→ SUPPLIED MATERIAL:
This design comes from an exercise in tuning for small area, a short achievable clock period and few clock cycles per item on the open sky130 flow, not from production work.
Function was checked by simulation only, so behaviour that the tests miss may differ from the original.
Power and IR drop assume default switching activity.

--- design/flow/flow/run.sh ---
#!/bin/bash
set -euo pipefail
bash standard.sh "BUFFER_PORTS_ARGS=-buffer_cell sky130_fd_sc_hd__buf_1" finish > flow_make.log 2>&1
--- design/flow/standard.sh ---
#!/bin/bash
# synth_recipe.tcl (not shown) runs the flow's synth.tcl, then flattens the netlist and writes it again
# the make line also repeats each setting of config.mk as NAME=value (left out here)
make -C /OpenROAD-flow-scripts/flow DESIGN_CONFIG=/design/flow/config.mk WORK_HOME=/design/flow/orfs CLKGATE_MAP_FILE= SYNTH_SCRIPT=/design/flow/synth_recipe.tcl "${@:-finish}"
--- design/flow/constraint.sdc ---
create_clock -name core_clock -period 6.5 [get_ports {clk}]
set_input_delay 1.3000 -clock core_clock [delete_from_list [all_inputs] [get_ports {clk}]]
set_output_delay 1.3000 -clock core_clock [all_outputs]
set_load 0.01 [all_outputs]
--- design/flow/config.mk ---
export PLATFORM = sky130hd
export DESIGN_NAME = sw_tile16
export DESIGN_NICKNAME = sw_tile16
export VERILOG_FILES = /design/flow/design.v
export SDC_FILE = /design/flow/constraint.sdc
export NUM_CORES = 4
export LEC_CHECK = 0
export ABC_AREA = 1
export CAP_MARGIN = 20
export CORE_MARGIN = 2
export CORE_UTILIZATION = 55
export CTS_CLUSTER_DIAMETER = 80
export CTS_CLUSTER_SIZE = 20
export PLACE_DENSITY = 0.65
export SETUP_SLACK_MARGIN = 4.0
export SLEW_MARGIN = 20
export TNS_END_PERCENT = 5
--- design/flow/design.v ---
module sw_cell (
    input  wire [7:0] u,
    input  wire [7:0] l,
    input  wire [8:0] dg1,         
    output wire [7:0] val,
    output wire [1:0] arrow
);
    wire gUL, gUD0, gLD0;
    sw_gt8 c0 (.a(u), .b(l),          .y(gUL));
    sw_gt8 c1 (.a(u), .b(dg1[7:0]),   .y(gUD0));
    sw_gt8 c2 (.a(l), .b(dg1[7:0]),   .y(gLD0));
    wire gUD = ~dg1[8] & gUD0;
    wire gLD = ~dg1[8] & gLD0;
    wire selU =  gUL & gUD;
    wire selL = ~gUL & gLD;
    wire [7:0] um1 = u - 8'd1;
    wire [7:0] lm1 = l - 8'd1;
    wire [7:0] dg  = dg1[8] ? 8'd255 : dg1[7:0] - 8'd1;
    assign val = selU ? um1 : (selL ? lm1 : dg);
    wire z = (u[7:1] == 7'd0) & (l[7:1] == 7'd0) & (dg1 == 9'd1);
    assign arrow = z ? 2'b00 : (selU ? 2'b01 : (selL ? 2'b10 : 2'b11));
endmodule
module sw_diag1 (
    input  wire [7:0] d,
    input  wire       m,
    output wire [8:0] dg1
);
    wire [8:0] p3 = {1'b0, d} + 9'd3;
    wire       w  = d[7] & d[6] & d[5] & d[4] & d[3] & d[2] & d[1];   
    assign dg1 = m ? {p3[8] & ~w, p3[7:0]} : {1'b0, d[7:1], d[0] | (d[7:1] == 7'd0)};
endmodule
module sw_gt8 (
    input  wire [7:0] a,
    input  wire [7:0] b,
    output wire       y
);
    wire [7:0] g = a & ~b;
    wire [7:0] l = ~a & b;
    wire [3:0] g1, l1;
    genvar k;
    generate
        for (k = 0; k < 4; k = k + 1) begin : q
            assign g1[k] = g[2*k+1] | (~l[2*k+1] & g[2*k]);
            assign l1[k] = l[2*k+1] | (~g[2*k+1] & l[2*k]);
        end
    endgenerate
    wire g2h = g1[3] | (~l1[3] & g1[2]);
    wire l2h = l1[3] | (~g1[3] & l1[2]);
    wire g2l = g1[1] | (~l1[1] & g1[0]);
    assign y = g2h | (~l2h & g2l);
endmodule
module sw_tile16 (
    input  wire         clk,
    input  wire         rst,
    input  wire         start,
    input  wire [31:0]  seqA,           
    input  wire [31:0]  seqB,           
    input  wire [127:0] firstRow,       
    input  wire [127:0] firstCol,       
    input  wire [7:0]   diagonalCell,   
    output reg          done,
    output wire [7:0]   max_score,
    output wire [3:0]   max_row,
    output wire [3:0]   max_col,
    output wire [511:0] traceback,      
    output wire [127:0] lastRow,        
    output wire [127:0] lastCol         
);
    localparam N = 16;
    reg        busy;
    reg  [4:0] s;
    wire       go = start & ~busy;
    always @(posedge clk) begin
        if (rst) begin
            busy <= 1'b0;
            done <= 1'b0;
            s    <= 5'd0;
        end else if (go) begin
            busy <= 1'b1;
            done <= 1'b0;
            s    <= 5'd0;
        end else if (busy) begin
            s <= s + 5'd1;
            if (s == 5'd31) begin
                busy <= 1'b0;
                done <= 1'b1;
            end
        end
    end
    wire [3:0] nxt = go ? 4'd0 : s[3:0] + 4'd1;
    wire [1:0] bn0 = seqB[{nxt, 1'b0} +: 2];
    reg  [7:0] fru;
    always @(posedge clk) begin
        fru <= firstRow[{nxt, 3'd0} +: 8];
    end
    reg  [N-1:0] act, tvl;
    always @(posedge clk) begin
        if (rst) begin
            act <= {N{1'b0}};
            tvl <= {N{1'b0}};
        end else begin
            act <= {act[N-2:0], go | (act[0] & (s[3:0] != 4'd15))};
            tvl <= act;
        end
    end
    reg  [7:0]  v    [0:N-1];    
    reg  [8:0]  dx1  [0:N-1];    
    reg  [1:0]  b    [0:N-1];    
    reg  [31:0] tb   [0:N-1];
    reg  [7:0]  rm   [0:N-1];    
    reg  [3:0]  rc   [0:N-1];
    wire [N-1:0] win;            
    reg  [3:0]  mrow;
    reg  [127:0] lr;
    wire [7:0]  cval [0:N-1];
    wire [1:0]  carw [0:N-1];
    genvar g;
    generate
        for (g = 0; g < N; g = g + 1) begin : pe
            wire [1:0] a  = seqA[2*g +: 2];
            wire [7:0] up = (g == 0) ? fru : v[(g == 0) ? 0 : g - 1];
            wire [1:0] bc = (g == 0) ? bn0 : b[(g == 0) ? 0 : g - 1];
            sw_cell u_cell (.u(up), .l(v[g]), .dg1(dx1[g]), .val(cval[g]), .arrow(carw[g]));
            wire [7:0] dn = (g == 0) ? (go ? diagonalCell : fru) : v[(g == 0) ? 0 : g - 1];
            wire [1:0] bn = (g == 0) ? bn0 : b[(g == 0) ? 0 : g - 1];
            wire [8:0] dnx1;
            sw_diag1 dgp (.d(dn), .m(a == bn), .dg1(dnx1));
            always @(posedge clk) begin
                dx1[g] <= dnx1;
                b[g]   <= bc;
                v[g] <= ({8{go}} & firstCol[8*g +: 8])
                      | ({8{~go &  act[g]}} & cval[g])
                      | ({8{~go & ~act[g]}} & v[g]);
                if (act[g])
                    tb[g] <= {carw[g], tb[g][31:2]};
            end
            wire       tv  = tvl[g];
            wire       fin = tvl[g] & ~act[g];
            wire [3:0] col = s[3:0] - 4'd1 - g;
            wire [7:0] cm = rm[(g == 0) ? 0 : g - 1];
            wire       gvr, gvc, grc;
            sw_gt8 ct0 (.a(v[g]),  .b(rm[g]), .y(gvr));
            sw_gt8 ct1 (.a(v[g]),  .b(cm),    .y(gvc));
            sw_gt8 ct2 (.a(rm[g]), .b(cm),    .y(grc));
            wire       gt  = tv && (gvr || col == 4'd0);
            wire [7:0] t_v = gt ? v[g] : rm[g];
            wire [3:0] t_c = gt ? col  : rc[g];
            wire       gtc = gt ? gvc : grc;
            wire       keep = (g > 0) && fin && !gtc;
            assign win[g] = fin && !keep;
            always @(posedge clk) begin
                if (keep) begin
                    rm[g] <= rm[(g == 0) ? 0 : g - 1];
                    rc[g] <= rc[(g == 0) ? 0 : g - 1];
                end else begin
                    rm[g] <= t_v;
                    rc[g] <= t_c;
                end
            end
            assign traceback[32*g +: 32] = tb[g];
            assign lastCol[8*g +: 8] = v[g];
        end
    endgenerate
    always @(posedge clk)
        if (busy && s >= 5'd16)
            lr <= {v[N-1], lr[127:8]};
    assign lastRow = lr;
    always @(posedge clk)
        if (|win)
            mrow <= s[3:0];
    assign max_score = rm[N-1];
    assign max_row   = mrow;
    assign max_col   = rc[N-1];
endmodule
==> results.txt, run 1 <==
Max-slew headroom approximately 29%; largest net degree at the start of global routing between 150 and 200; Yosys top cell by area edfxtp_1; Worst R2R Start v[8][2]; Clk Tree Root Cell clkbuf_16; Yosys reg bits ~1200; GR Layer Usage met1 47.3%; final hold vios 0; Peak VDD IR between 0.3 and 0.4 mV; Mapped Cells roughly 7700; Syn Area/Cell ~8 sq um; htree depth 3; sequential area share after synthesis between 50% and 60%; DIE AREA 0.117 sq mm; setup TNS 0 ns; Clk pin slew, worst setup/hold paths 0.09 ns; post-DP HPWL roughly 160000 um; WL per Instance 21.3 um; RSZ-0062 raised after global routing true; vias per cell approximately 5.7; Crit path largest cell delay 0.59 ns; fin. max-slew vios 0; Starting Density 55.2%; YS warnings 13; largest cells by area after synthesis edfxtp_1, nand2_1, dfxtp_1; total wire length ~220000 um; setup slack, reg-to-reg ~3.8 ns; layout cells sized above 1 under 10%; Critical path buffers and inverters 1; total number of vias between 50000 and 60000; Setup Viol. Count Final 0; CTS sink cnt 1170; number of routed nets with antenna violations 0; CP Capture Type output port; I/O Pins roughly 1100; worst path required time about 5.2 ns; Period Utilization, post-route between 40% and 50%; CTS Buffer Depth 3; DR iter-0 viols about 5900; CTS buffer count 75; MaxCap Viol Count 0; first-pass GRT wire length approximately 330000 um; top cells by count, synth nand2_1, inv_1, edfxtp_1; gr busiest metal met2; CTS tree built; R2R depth 11; crit path DAT ~1.5 ns; crit-path max FO 1; vias in the first global route roughly 55000; Startpoint Class flip-flop; Finished Core Util 63.8%; Pleak roughly 31 nW; min cycle time layout around 2.8 ns; count leader, synth nand2_1; # nets final around 9000; Fmax 0.356 GHz; initial antenna violation count 13; DRC 0; worst flop-to-flop path endpoint rm[8][1]; cell family with most CP delay flip-flops; top_reg_cell synth edfxtp_1; Setup CP Type reg2out; CP max stage cell edfxtp_1; Mapped Area between 0.06 and 0.07 sq mm; pin slew with the least headroom to its limit between 1 and 1.5 ns; hold_sp b[8][0]; M2 GR Usage 58.5%; PortBufs around 1100; Setup Skew around 0.024 ns; P&R area growth vs syn 15.5%; GR Layer Usage met3 between 6 and 7%; GP Congestion between 0.9 and 1; Hold EP b[9][0]; Netlist cell types between 60 and 70; die height 342 um; total track usage between 30% and 40%; Mapped Nets 8093; total gr overflow 0; status no timing/DRC/antenna violations; DIE WIDTH 342 um; DR pass1 iterations 6; ys async rst share 0%; crit path cell chain buf_6; pwr dens approximately 300 mW/mm^2; filler cell count roughly 10000; Hold Path Depth 0; Yosys top cell area share approximately 40%; Clock Latency Late Sink 0.70 ns; number of flops mapped to enable cells by yosys between 800 and 900; core area roughly 0.11 sq mm; hold crit path type reg2reg; Row Count around 120
-- flip-flops by register name (all words and copies together), names as in the netlist --
signal	flops
busy	1
act	1
tvl	16
rm	128
tb	512
rc	64
mrow	4
b	30
fru	8
v	128
done	1
s	5
lr	128
dx1	144
-- cell usage in the layout (no fill, tap or decap), types with 130 or more instances in the layout --
master    instances
nand2_1        2076
o21ai_0         549
xor2_1          216
inv_1           865
o21ai_1         130
buf_1          1069
dfxtp_1         203
nand3_1         443
nor2_1          695
o22ai_1         171
a21oi_1         190
edfxtp_1        836
-- logic make-up after synthesis --
| logic type | share of synthesized area [%] |
|---|---|
| flip-flops | 50.5 |
| AO/OA/AOI/OAI | 12.6 |
| AND/OR/NAND/NOR | 23.8 |
| adder cells (fa/ha/maj) | 1.13 |
| XOR/XNOR | 3.66 |
| buffers and inverters | 8.24 |
-- timing repair --
item	CTS	global route
resized for setup	276	207
gates cloned	17	9
hold buffers	0	0
hold endpoints to repair	0	0
setup buffers	23	62
endpoints found under the setup margin	1415	1384
pin swaps	22	10
-- power breakdown --
part	internal, mW	leakage (nW)	total (mW)	switching, mW
Combinational	2.39	19.0	7.01	4.62
Sequential	8.51	10.4	9.52	1.01
Clock	2.42	1.18	5.18	2.75
Total	13.3	30.5	21.7	8.38
-- layout make-up --
type                    count  area (sq um)  area share [%]
multi-input cells        5325         26900            37.1
inverters                 965          3710            5.11
diodes                      6          15.0          0.0207
clock inverters            23           332           0.457
flip-flops and latches   1170         32100            44.2
clock buffers             117          2120            2.92
repair inverters            2          17.5          0.0241
well taps                1512          1890            2.61
repair buffers           1232          5500            7.57
-- metrics by stage --
step           hold WS (ns)  setup slack [ns]  std cells  cell area [sq um]  total power [mW]
2_1_floorplan         0.350              3.75       7705              63000              14.2
3_3_place_gp          0.353              2.20      10100              67800              16.1
3_5_place_dp          0.356              2.14      10100              67800              16.1
4_1_cts               0.367              3.68      10300              71400              21.4
5_1_grt               0.374              3.70      10400              72600              22.8
6_report              0.366              3.69      10400              72600              21.7
-- worst max path at each step --
stage	startpoint	to	slack, ns	cells after the start
after floorplan	busy	lr[0]	3.75	3
after global placement	start	dx1[0][4]	2.20	15
after detailed placement	start	dx1[0][4]	2.14	15
after CTS	rc[15][1]	max_col[1]	3.68	1
after global routing	v[4][7]	lastCol[39]	3.70	1
final	rc[15][1]	max_col[1]	3.69	1
-- metal layers --
metal / vias up / routed length [um]
met4: 6 / 8260
met3: 419 / 20500
met2: 2809 / 103000
met5: - / 35
li1: 27900 / -
met1: 28200 / 88100
Testbench counts, summed over its fixed seeds: cycles 12,672, jobs 384.
==> run 2: changes to the inputs <==
--- a/design/flow/config.mk
+++ b/design/flow/config.mk
@@ -14,3 +14,3 @@
 export PLACE_DENSITY = 0.65
-export SETUP_SLACK_MARGIN = 4.0
+export SETUP_SLACK_MARGIN = 3.75
 export SLEW_MARGIN = 20
==> run 2 against run 1 <==
  * Still clean
  * Clock skew rose by 0.022 ns
  * Worst setup slack got worse by 0.13 ns
  * Die area did not move
  * Core utilization fell by 1.4 points
  * Maximum frequency fell by 4.3%
  * Clock-buffer cell count fell by 8
  * Cell count fell by 0.88%
  * First-iteration DRC count rose by 6.8%
  * Sequential share of layout area rose by 0.73 points
  * Routed wire length fell by 1.8%
  * Area after synthesis did not move
  * Non-clock buffer count fell by 68
  * Largest cell class unchanged
  * Highest routed layer unchanged
==> results.txt, run 2 <==
Setup Skew ~0.046 ns; Setup Viol. Count Final 0; Pleak 29.7 nW; core area roughly 0.11 sq mm; htree depth 3; CTS tree built; GP Congestion roughly 0.98; vias per cell roughly 5.7; Clk Tree Root Cell clkbuf_16; Peak VDD IR between 0.2 and 0.25 mV; vias in the first global route roughly 54000; Yosys top cell by area edfxtp_1; dpl cells 10100; pin slew with the least headroom to its limit 1.07 ns; Hold Path Depth 0; initial antenna violation count 9; hold crit path type reg2reg; total wire length roughly 220000 um; cell family with most CP delay flip-flops; ys async rst share 0%; CP Capture Type output port; post-DP HPWL ~160000 um; setup slack, reg-to-reg approximately 3.7 ns; Yosys top cell area share between 30% and 40%; Finished Core Util between 60% and 70%; DIE WIDTH roughly 340 um; Largest register FFs a little over 500; DRC 0; most frequent cells in the layout nand2_1, buf_1, inv_1; number of flops mapped to enable cells by yosys between 800 and 900; Mapped Nets slightly above 8000; Setup CP Type reg2out; total track usage between 30% and 40%; RSZ-0062 raised after global routing true; Crit path largest cell delay about 0.66 ns; worst path required time roughly 5.2 ns; Worst R2R Start v[15][5]; CTS sink cnt roughly 1200; Syn Area/Cell 8.16 sq um; crit path cell chain buf_1; filler cell count between 10000 and 15000; layout cells sized above 1 under 10%; status no timing/DRC/antenna violations; R2R depth 11; total number of vias approximately 60000; Clk pin slew, worst setup/hold paths roughly 0.08 ns; YS warnings 13; Hold EP b[9][0]; Critical path buffers and inverters 1; largest cells by area after synthesis edfxtp_1, nand2_1, dfxtp_1; largest registers tb x512, dx1 x144; cts-stage hold buffer count 0; top_reg_cell synth edfxtp_1; I/O Pins around 1100; DR iter-0 viols approximately 6300; CTS buffer count 74; min cycle time layout ~2.9 ns; P&R area growth vs syn 12.9%; Clock Latency Late Sink 0.72 ns; CP max stage cell dfxtp_1; MaxCap Viol Count 0; Startpoint Class flip-flop; crit path DAT 1.63 ns; DIE AREA 0.117 sq mm; Row Count 124; Mapped Area ~0.063 sq mm; worst flop-to-flop path endpoint rm[15][1]; Mapped Cells 7705; Starting Density a little under three fifths; crit-path max FO 8; WL per Instance roughly 21 um; Period Utilization, post-route 45.1%; number of routed nets with antenna violations 0; Max-slew headroom 28.6%; total gr overflow 0; Fmax 0.341 GHz; PortBufs 1115; final hold vios 0; hold_sp b[8][0]; commonest non-fill, non-tap cell in the layout nand2_1; Netlist cell types 62; setup TNS 0 ns; die height 342 um; DR pass1 iterations 9; # nets final around 9000; sequential area share after synthesis between 50% and 60%; largest net degree at the start of global routing 162; fin. max-slew vios 0; filler-free cell count of the finished design 10300; pwr dens ~300 mW/mm^2; Yosys reg bits roughly 1200; first-pass GRT wire length around 320000 um; count leader, synth nand2_1; largest reg by FF count tb; CTS Buffer Depth 3; top cells by count, synth nand2_1, inv_1, edfxtp_1
-- run 2: per-layer routing --
layer / part of all wire, % / track usage [%]
met1: 41 / 47.1
met2: 47 / 58.0
met3: 9.1 / 6.36
met4: 3.1 / 10.8
met5: 0.012 / 0
-- run 2: where the power goes --
| group | switching [mW] | total [mW] | internal (mW) |
|---|---|---|---|
| Clock | 2.74 | 5.09 | 2.34 |
| Combinational | 4.44 | 6.66 | 2.22 |
| Sequential | 1.09 | 9.58 | 8.49 |
| Total | 8.27 | 21.3 | 13.1 |
-- run 2: worst max path at each step --
stage                  start           end  slack, ns  cells after the start
floorplan               s[0]      rc[7][0]       3.64                     17
global placement       start     dx1[0][0]       2.13                     15
detailed placement     start     dx1[0][1]       2.06                     15
CTS                 v[12][1]   lastCol[97]       3.53                      1
global route        v[13][4]  lastCol[108]       3.53                      1
finish              v[13][0]  lastCol[104]       3.57                      1
-- run 2: kinds of logic after synthesis --
group,share of synthesized area (%)
adder cells (fa/ha/maj),1.13
flip-flops,50.5
AND/OR/NAND/NOR,23.8
AO/OA/AOI/OAI,12.6
XOR/XNOR,3.66
buffers and inverters,8.24
-- run 2: cell type report --
class / instances / area, sq um / area share (%)
inverters: 965 / 3750 / 5.28
multi-input cells: 5307 / 26400 / 37.2
repair buffers: 1164 / 4600 / 6.47
repair inverters: 1 / 11.3 / 0.0159
diodes: 6 / 15.0 / 0.0211
flip-flops and latches: 1170 / 31900 / 44.9
clock buffers: 109 / 2030 / 2.86
clock inverters: 27 / 384 / 0.541
well taps: 1512 / 1890 / 2.66
-- run 2: stage by stage --
stage	setup slack [ns]	total power [mW]	cell area, sq um	hold slack [ns]
final	3.57	21.3	71000	0.365
after CTS	3.53	21.1	70500	0.365
after global placement	2.13	16.0	67700	0.353
after global routing	3.53	22.5	71000	0.372
after detailed placement	2.06	16.1	67700	0.356
after floorplan	3.64	14.2	62900	0.350
-- run 2: what timing repair did --
| action | CTS | global route |
|---|---|---|
| buffers inserted | 7 | 10 |
| gates cloned | 4 | 4 |
| pin swaps | 5 | 12 |
| endpoints found under the setup margin | 639 | 694 |
| gates resized for setup | 105 | 92 |
==> run 3: changes to the inputs <==
--- a/design/flow/config.mk
+++ b/design/flow/config.mk
@@ -10,6 +10,6 @@
 export CORE_MARGIN = 2
-export CORE_UTILIZATION = 55
+export CORE_UTILIZATION = 62
 export CTS_CLUSTER_DIAMETER = 80
 export CTS_CLUSTER_SIZE = 20
-export PLACE_DENSITY = 0.65
+export PLACE_DENSITY = 0.72
 export SETUP_SLACK_MARGIN = 3.75
==> run 3 against run 2 <==
  * Still clean on timing, DRC and antenna
  * Clock skew down 0.012 ns
  * Design area fell by 0.50%
  * Area after synthesis unchanged
  * Global-route usage up 4.8 points
  * Clock-buffer cell count increased by 8
  * Register-to-register slack lost 0.11 ns
  * Sequential share of layout area is 0.23 points higher
  * Core utilization is 8.1 points higher
  * Non-clock buffer count up 7
  * Sequential power is essentially flat
  * Sequential cell count stayed put
  * Critical endpoint is now traceback[318]
  * Largest power group unchanged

→ WHAT YOU HAVE TO DO:
Copy every line in the data above that has the string "internal" in it.

→ TASK OUTPUT:
part	internal, mW	leakage (nW)	total (mW)	switching, mW
| group | switching [mW] | total [mW] | internal (mW) |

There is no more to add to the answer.